In a bold and unusual move for a U.S. bank, Bankers Trust New York Corp. plans to build an insurance underwriting and sales business across Latin America.

The bank company said it has brought Latin American partners into its Chilean insurance and annuity underwriting subsi-diary-Consorcio Nacional de Seguros SA-in a bid to extend those operations both within Chile and throughout Latin America.

Last week, two Chilean health care companies-Cruz Blanca Prevision y Seguros SA and Banmedica SA-each bought a 25% stake in Consorcio Nacional for $109 million. Proceeds of the sale will be put into Bankers Trust earnings in the second and third quarters this year.

The two Chilean companies, which are part of wider Chilean business conglomerates, plan to use their Latin America networks to help expand insurance operations.

"The idea is to expand in Latin America, and we feel that Consorcio is the best vehicle for that expansion," said Juan Bilbao, senior managing director and head for Latin America at Bankers Trust.

Although other U.S. banks have pondered getting into the insurance business abroad, few have made any move to do so. Citicorp obtained Federal Reserve Board approval in 1985 and is said to be developing insurance operations in Latin America as well as in Europe. Citicorp officials were unavailable for comment.

Under Federal Reserve Board regulations, banks are allowed to underwrite and sell life insurance and annuities outside the United States. But the regulations also require banks engaging in such activity to deduct the full amount of their investment in insurance companies from their capital.

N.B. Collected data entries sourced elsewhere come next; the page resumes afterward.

`src/stream_find_and_replace_defines.svh`:
```
// Assertion helpers for the find-and-replace block.
`ifndef STREAM_FIND_AND_REPLACE_DEFINES_SVH
`define STREAM_FIND_AND_REPLACE_DEFINES_SVH

// Same-cycle implication, checked outside reset.
`define SAF_ASSERT_NOW(label, cond, consq, msg) \
    label: assert property (@(posedge clk) disable iff (!rst_n) (cond) |-> (consq)) \
        else $error(msg);

// Next-cycle implication, checked outside reset.
`define SAF_ASSERT_NEXT(label, cond, consq, msg) \
    label: assert property (@(posedge clk) disable iff (!rst_n) (cond) |=> (consq)) \
        else $error(msg);

`endif

```
`src/saf_pkg.sv`:
```
package saf_pkg;

    localparam int JOB_BYTES = 8;
    localparam int JOB_W     = JOB_BYTES * 8;
    localparam int IDX_W     = $clog2(JOB_BYTES);

    localparam int QUEUE_DEPTH = 2;
    localparam int QPTR_W      = $clog2(QUEUE_DEPTH);
    localparam int QCNT_W      = $clog2(QUEUE_DEPTH + 1);

    localparam logic [7:0] NEWLINE = 8'd10;
    localparam logic [3:0] MAX_REPLACE = 4'd8;

    // configuration register indexes
    localparam logic [1:0] REG_PATTERN_LEN  = 2'd0;
    localparam logic [1:0] REG_PATTERN_WORD = 2'd1;
    localparam logic [1:0] REG_REPLACE_LEN  = 2'd2;
    localparam logic [1:0] REG_REPLACE_WORD = 2'd3;

    typedef struct packed {
        logic [3:0]  pattern_len;
        logic [63:0] pattern_word;
        logic [3:0]  replace_len;
        logic [63:0] replace_word;
    } cfg_t;

    // one unit of output work: cnt bytes from data, lowest byte first
    typedef struct packed {
        logic [JOB_W-1:0] data;
        logic [3:0]       cnt;
        logic             eol;
    } job_t;

    typedef struct packed {
        logic full;
        logic empty;
    } qstat_t;

endpackage

```
`src/saf_front.sv`:
```
module saf_front
    import saf_pkg::*;
#(
    parameter int MAX_PATTERN = 8
)
(
    input  logic       clk,
    input  logic       rst_n,
    input  cfg_t       cfg,
    input  logic       clear_win,
    input  logic       in_valid,
    input  logic [7:0] in_byte,
    input  logic       end_of_line,
    output logic       job_valid,
    output job_t       job
);

    localparam int WIN  = (MAX_PATTERN < JOB_BYTES) ? MAX_PATTERN : JOB_BYTES;
    localparam int FW   = $clog2(WIN + 1);

    logic [WIN*8-1:0] win_reg, win_next, win_ins;
    logic [FW-1:0]    fill_reg, fill_next, fill_inc;
    logic [3:0]       len_eff, rl_eff;
    logic             match;
    logic [JOB_W-1:0] flush_data;

    always_comb
    begin
        if (cfg.pattern_len == 4'd0)
            len_eff = 4'd1;
        else if (cfg.pattern_len > 4'(WIN))
            len_eff = 4'(WIN);
        else
            len_eff = cfg.pattern_len;

        rl_eff = (cfg.replace_len > MAX_REPLACE) ? MAX_REPLACE : cfg.replace_len;
    end

    always_comb
    begin
        win_ins = win_reg;
        for (int i = 0; i < WIN; i++)
        begin
            if (i == int'(fill_reg))
                win_ins[i*8 +: 8] = in_byte;
        end
        fill_inc = fill_reg + 1'b1;

        match = 1'b1;
        for (int i = 0; i < WIN; i++)
        begin
            if ((i < int'(len_eff)) && (win_ins[i*8 +: 8] != cfg.pattern_word[i*8 +: 8]))
                match = 1'b0;
        end

        // held bytes followed by the newline
        flush_data = JOB_W'(win_reg);
        for (int i = 0; i < JOB_BYTES; i++)
        begin
            if (i == int'(fill_reg))
                flush_data[i*8 +: 8] = NEWLINE;
        end
    end

    always_comb
    begin
        job_valid = 1'b0;
        job       = '0;
        win_next  = win_reg;
        fill_next = fill_reg;
        if (clear_win)
        begin
            fill_next = '0;
        end
        else if (in_valid)
        begin
            if (end_of_line)
            begin
                job_valid = 1'b1;
                job.data  = flush_data;
                job.cnt   = 4'(fill_reg) + 4'd1;
                job.eol   = 1'b1;
                fill_next = '0;
            end
            else if (4'(fill_inc) >= len_eff)
            begin
                if (match)
                begin
                    fill_next = '0;
                    if (rl_eff != 4'd0)
                    begin
                        job_valid = 1'b1;
                        job.data  = cfg.replace_word;
                        job.cnt   = rl_eff;
                    end
                end
                else
                begin
                    // emit the oldest byte and slide
                    job_valid = 1'b1;
                    job.data  = JOB_W'(win_ins[7:0]);
                    job.cnt   = 4'd1;
                    win_next  = win_ins >> 8;
                    fill_next = fill_reg;
                end
            end
            else
            begin
                win_next  = win_ins;
                fill_next = fill_inc;
            end
        end
    end

    always_ff @(posedge clk or negedge rst_n)
    begin
        if (!rst_n)
            fill_reg <= '0;
        else
            fill_reg <= fill_next;
    end

    always_ff @(posedge clk)
    begin
        win_reg <= win_next;
    end

endmodule

```
`src/saf_queue.sv`:
```
module saf_queue
    import saf_pkg::*;
(
    input  logic   clk,
    input  logic   rst_n,
    input  logic   push,
    input  job_t   push_job,
    input  logic   pop,
    output job_t   head,
    output qstat_t stat
);

    job_t              mem_reg [QUEUE_DEPTH];
    logic [QPTR_W-1:0] wr_ptr_reg, wr_ptr_next;
    logic [QPTR_W-1:0] rd_ptr_reg, rd_ptr_next;
    logic [QCNT_W-1:0] count_reg, count_next;
    logic              do_push, do_pop;

    assign stat.full  = (count_reg == QCNT_W'(QUEUE_DEPTH));
    assign stat.empty = (count_reg == '0);
    assign head       = mem_reg[rd_ptr_reg];

    assign do_push = push && !stat.full;
    assign do_pop  = pop && !stat.empty;

    always_comb
    begin
        wr_ptr_next = wr_ptr_reg;
        rd_ptr_next = rd_ptr_reg;
        count_next  = count_reg;
        if (do_push)
            wr_ptr_next = (wr_ptr_reg == QPTR_W'(QUEUE_DEPTH - 1)) ? '0 : wr_ptr_reg + 1'b1;
        if (do_pop)
            rd_ptr_next = (rd_ptr_reg == QPTR_W'(QUEUE_DEPTH - 1)) ? '0 : rd_ptr_reg + 1'b1;
        if (do_push && !do_pop)
            count_next = count_reg + 1'b1;
        else if (do_pop && !do_push)
            count_next = count_reg - 1'b1;
    end

    always_ff @(posedge clk or negedge rst_n)
    begin
        if (!rst_n)
        begin
            wr_ptr_reg <= '0;
            rd_ptr_reg <= '0;
            count_reg  <= '0;
        end
        else
        begin
            wr_ptr_reg <= wr_ptr_next;
            rd_ptr_reg <= rd_ptr_next;
            count_reg  <= count_next;
        end
    end

    always_ff @(posedge clk)
    begin
        if (do_push)
            mem_reg[wr_ptr_reg] <= push_job;
    end

endmodule

```
`src/saf_back.sv`:
```
module saf_back
    import saf_pkg::*;
(
    input  logic       clk,
    input  logic       rst_n,
    input  qstat_t     q_stat,
    input  job_t       q_head,
    output logic       q_pop,
    input  logic       pop,
    output logic       empty,
    output logic [7:0] out_byte,
    output logic       line_end,
    output logic       last
);

    job_t             job_reg, job_next;
    logic [IDX_W-1:0] idx_reg, idx_next;
    logic             busy_reg, busy_next;
    logic             advance, finish, load;

    assign empty    = !busy_reg;
    assign last     = ({1'b0, idx_reg} == (job_reg.cnt - 4'd1));
    assign out_byte = job_reg.data[{idx_reg, 3'b000} +: 8];
    assign line_end = job_reg.eol && last;

    assign advance = busy_reg && pop;
    assign finish  = advance && last;
    assign load    = !q_stat.empty && (!busy_reg || finish);
    assign q_pop   = load;

    always_comb
    begin
        job_next  = job_reg;
        idx_next  = idx_reg;
        busy_next = busy_reg;
        if (load)
        begin
            job_next  = q_head;
            idx_next  = '0;
            busy_next = 1'b1;
        end
        else if (finish)
        begin
            busy_next = 1'b0;
        end
        else if (advance)
        begin
            idx_next = idx_reg + 1'b1;
        end
    end

    always_ff @(posedge clk or negedge rst_n)
    begin
        if (!rst_n)
        begin
            busy_reg <= 1'b0;
            idx_reg  <= '0;
        end
        else
        begin
            busy_reg <= busy_next;
            idx_reg  <= idx_next;
        end
    end

    always_ff @(posedge clk)
    begin
        job_reg <= job_next;
    end

endmodule

```
`src/stream_find_and_replace.sv`:
```
// Channel   Handshake            Payload
// input     push / full          in_byte, end_of_line
// result    pop / empty          out_byte, line_end, last
// config    cfg_valid/cfg_ready  cfg_index, cfg_data
//
// The front takes one item per cycle while the two-entry job queue has room.
// The back sends one result per cycle while pop is held; an item with n results
// holds it for n pops (up to 8), so the rate is set by the back's byte counter.
// Reset clears window count and queue; config resets to pattern_len 1, rest 0.
// A stalled pop backs up the queue, which then raises full.
`include "stream_find_and_replace_defines.svh"

module stream_find_and_replace
    import saf_pkg::*;
#(
    parameter int MAX_PATTERN = 8
)
(
    input  logic        clk,
    input  logic        rst_n,
    input  logic        push,
    output logic        full,
    input  logic [7:0]  in_byte,
    input  logic        end_of_line,
    output logic        empty,
    input  logic        pop,
    output logic [7:0]  out_byte,
    output logic        line_end,
    output logic        last,
    input  logic        cfg_valid,
    output logic        cfg_ready,
    input  logic [1:0]  cfg_index,
    input  logic [63:0] cfg_data
);

    cfg_t   cfg_reg, cfg_next;
    logic   cfg_wr, clear_win;
    logic   in_valid, job_valid, q_pop;
    job_t   job, q_head;
    qstat_t q_stat;

    assign cfg_ready = 1'b1;
    assign cfg_wr    = cfg_valid && cfg_ready;
    assign clear_win = cfg_wr && (cfg_index == REG_PATTERN_LEN);

    always_comb
    begin
        cfg_next = cfg_reg;
        if (cfg_wr)
        begin
            case (cfg_index)
                REG_PATTERN_LEN:  cfg_next.pattern_len  = cfg_data[3:0];
                REG_PATTERN_WORD: cfg_next.pattern_word = cfg_data;
                REG_REPLACE_LEN:  cfg_next.replace_len  = cfg_data[3:0];
                REG_REPLACE_WORD: cfg_next.replace_word = cfg_data;
                default:          cfg_next = cfg_reg;
            endcase
        end
    end

    always_ff @(posedge clk or negedge rst_n)
    begin
        if (!rst_n)
        begin
            cfg_reg.pattern_len  <= 4'd1;
            cfg_reg.pattern_word <= '0;
            cfg_reg.replace_len  <= '0;
            cfg_reg.replace_word <= '0;
        end
        else
        begin
            cfg_reg <= cfg_next;
        end
    end

    assign full     = q_stat.full;
    assign in_valid = push && !q_stat.full;

    saf_front #(
        .MAX_PATTERN (MAX_PATTERN)
    ) u_front (
        .clk         (clk),
        .rst_n       (rst_n),
        .cfg         (cfg_reg),
        .clear_win   (clear_win),
        .in_valid    (in_valid),
        .in_byte     (in_byte),
        .end_of_line (end_of_line),
        .job_valid   (job_valid),
        .job         (job)
    );

    saf_queue u_queue (
        .clk      (clk),
        .rst_n    (rst_n),
        .push     (job_valid),
        .push_job (job),
        .pop      (q_pop),
        .head     (q_head),
        .stat     (q_stat)
    );

    saf_back u_back (
        .clk      (clk),
        .rst_n    (rst_n),
        .q_stat   (q_stat),
        .q_head   (q_head),
        .q_pop    (q_pop),
        .pop      (pop),
        .empty    (empty),
        .out_byte (out_byte),
        .line_end (line_end),
        .last     (last)
    );

    `SAF_ASSERT_NOW(a_line_end_last, !empty && line_end, last, "line end not on last result")
    `SAF_ASSERT_NOW(a_line_end_nl, !empty && line_end, out_byte == NEWLINE, "line end not newline")
    `SAF_ASSERT_NEXT(a_back_refill, !empty && pop && last && !q_stat.empty, !empty, "back idle with work queued")
    `SAF_ASSERT_NOW(a_no_push_full, job_valid, !q_stat.full, "job pushed into full queue")

endmodule
```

"The main constraint is just how much of a hit on capital a bank is prepared to take," said Paul Pilecki, a partner in the financial institutions group at the Washington-based law firm, Shaw, Pittman, Potts & Trowbridge.

The Bankers Trust strategy to develop insurance operations got mixed reviews from analysts.

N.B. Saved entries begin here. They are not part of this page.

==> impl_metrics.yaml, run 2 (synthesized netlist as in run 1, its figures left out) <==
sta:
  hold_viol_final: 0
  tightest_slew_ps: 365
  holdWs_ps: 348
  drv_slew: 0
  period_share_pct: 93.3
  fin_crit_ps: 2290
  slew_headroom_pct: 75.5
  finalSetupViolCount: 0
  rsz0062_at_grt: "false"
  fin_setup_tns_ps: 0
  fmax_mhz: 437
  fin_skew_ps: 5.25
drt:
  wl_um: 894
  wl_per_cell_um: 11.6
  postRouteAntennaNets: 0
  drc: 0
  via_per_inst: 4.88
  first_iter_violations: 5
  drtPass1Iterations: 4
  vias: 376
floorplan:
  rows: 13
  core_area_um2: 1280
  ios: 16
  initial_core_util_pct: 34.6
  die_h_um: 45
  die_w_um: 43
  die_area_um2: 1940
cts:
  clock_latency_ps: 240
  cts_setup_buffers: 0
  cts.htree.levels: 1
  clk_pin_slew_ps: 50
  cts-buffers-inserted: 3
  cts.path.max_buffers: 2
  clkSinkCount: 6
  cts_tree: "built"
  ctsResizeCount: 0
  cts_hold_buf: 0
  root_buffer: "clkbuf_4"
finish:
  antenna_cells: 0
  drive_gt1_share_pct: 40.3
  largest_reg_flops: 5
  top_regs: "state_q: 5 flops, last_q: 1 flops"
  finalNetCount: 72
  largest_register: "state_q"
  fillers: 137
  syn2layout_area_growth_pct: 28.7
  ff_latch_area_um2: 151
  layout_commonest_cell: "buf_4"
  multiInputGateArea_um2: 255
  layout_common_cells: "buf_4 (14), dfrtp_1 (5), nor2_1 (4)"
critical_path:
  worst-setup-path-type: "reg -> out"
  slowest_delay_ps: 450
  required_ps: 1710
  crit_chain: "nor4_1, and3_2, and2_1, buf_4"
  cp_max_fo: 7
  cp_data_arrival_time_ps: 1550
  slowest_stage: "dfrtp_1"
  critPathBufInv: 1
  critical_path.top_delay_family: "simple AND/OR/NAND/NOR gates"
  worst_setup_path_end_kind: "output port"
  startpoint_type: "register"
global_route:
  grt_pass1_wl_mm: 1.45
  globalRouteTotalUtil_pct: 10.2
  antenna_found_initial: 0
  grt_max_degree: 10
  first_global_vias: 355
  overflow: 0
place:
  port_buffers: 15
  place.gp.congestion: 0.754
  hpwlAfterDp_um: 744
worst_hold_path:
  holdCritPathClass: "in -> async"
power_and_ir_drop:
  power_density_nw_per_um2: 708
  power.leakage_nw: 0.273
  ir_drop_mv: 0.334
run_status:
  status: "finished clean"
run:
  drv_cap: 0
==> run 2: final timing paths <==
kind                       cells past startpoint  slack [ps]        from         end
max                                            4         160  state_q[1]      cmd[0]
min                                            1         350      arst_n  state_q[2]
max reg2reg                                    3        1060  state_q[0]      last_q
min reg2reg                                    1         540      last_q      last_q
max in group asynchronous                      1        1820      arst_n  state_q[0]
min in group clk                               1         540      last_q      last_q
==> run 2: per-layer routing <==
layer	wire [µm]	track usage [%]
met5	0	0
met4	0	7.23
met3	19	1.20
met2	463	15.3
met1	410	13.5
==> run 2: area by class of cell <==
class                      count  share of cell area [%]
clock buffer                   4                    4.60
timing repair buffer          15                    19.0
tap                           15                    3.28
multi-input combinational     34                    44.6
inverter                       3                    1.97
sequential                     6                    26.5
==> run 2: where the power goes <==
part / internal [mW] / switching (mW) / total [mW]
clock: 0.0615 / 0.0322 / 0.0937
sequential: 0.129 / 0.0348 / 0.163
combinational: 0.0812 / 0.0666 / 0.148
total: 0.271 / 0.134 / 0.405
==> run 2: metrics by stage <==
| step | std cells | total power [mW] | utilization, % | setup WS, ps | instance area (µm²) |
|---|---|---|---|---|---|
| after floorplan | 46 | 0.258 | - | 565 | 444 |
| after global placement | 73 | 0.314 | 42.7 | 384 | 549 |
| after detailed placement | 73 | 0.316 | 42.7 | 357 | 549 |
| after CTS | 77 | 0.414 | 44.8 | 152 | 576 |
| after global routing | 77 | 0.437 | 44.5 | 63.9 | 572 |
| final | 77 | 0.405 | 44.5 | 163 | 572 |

"As the concept of private savings for retirement gathers steam in Latin America, what better way is there for Bankers Trust to develop this business than through Consorcio?" remarked Raphael Soifer, a banking analyst at Brown Brothers, Harriman & Co.

However, Diane Glossman, a banking analyst at Salomon Brothers Inc., expressed doubt whether Bankers Trust has anything more than a short-term interest in pumping up the value of its Latin American insurance subsidiary.

Ms. Glossman noted that the banking company had sold another Chilean insurance company last year. And she speculated that it might sell its remaining stake in Consorcio, too.

"These businesses were bought through debt-for-equity swaps and were very profitable, but the two subs did not fit in a business sense with anything else they were doing," Ms. Glossman said.

The insurance gambit is the latest step by Bankers Trust to break into nontraditional banking activities such as investment banking, equity investments, and the securitization and sale of problem loans.

Earlier this year, it bought Baltimore-based Alex. Brown Inc. and signed agreements with Nippon Credit Bank Ltd. and the Mexican central bank to dispose of tens of billions worth of problem banking assets in Japan and Mexico.

A Bankers Trust spokesman said it is keen on developing insurance as well as asset management as Latin American countries move to privatize their pension fund systems.

"We think the market in Latin America is going to increase outside Chile," the spokesman said.

The Chilean insurance company underwrites pension-related life and disability insurance and sells pension-related life insurance annuities. Bankers Trust had $204 million of revenues from insurance premiums last year.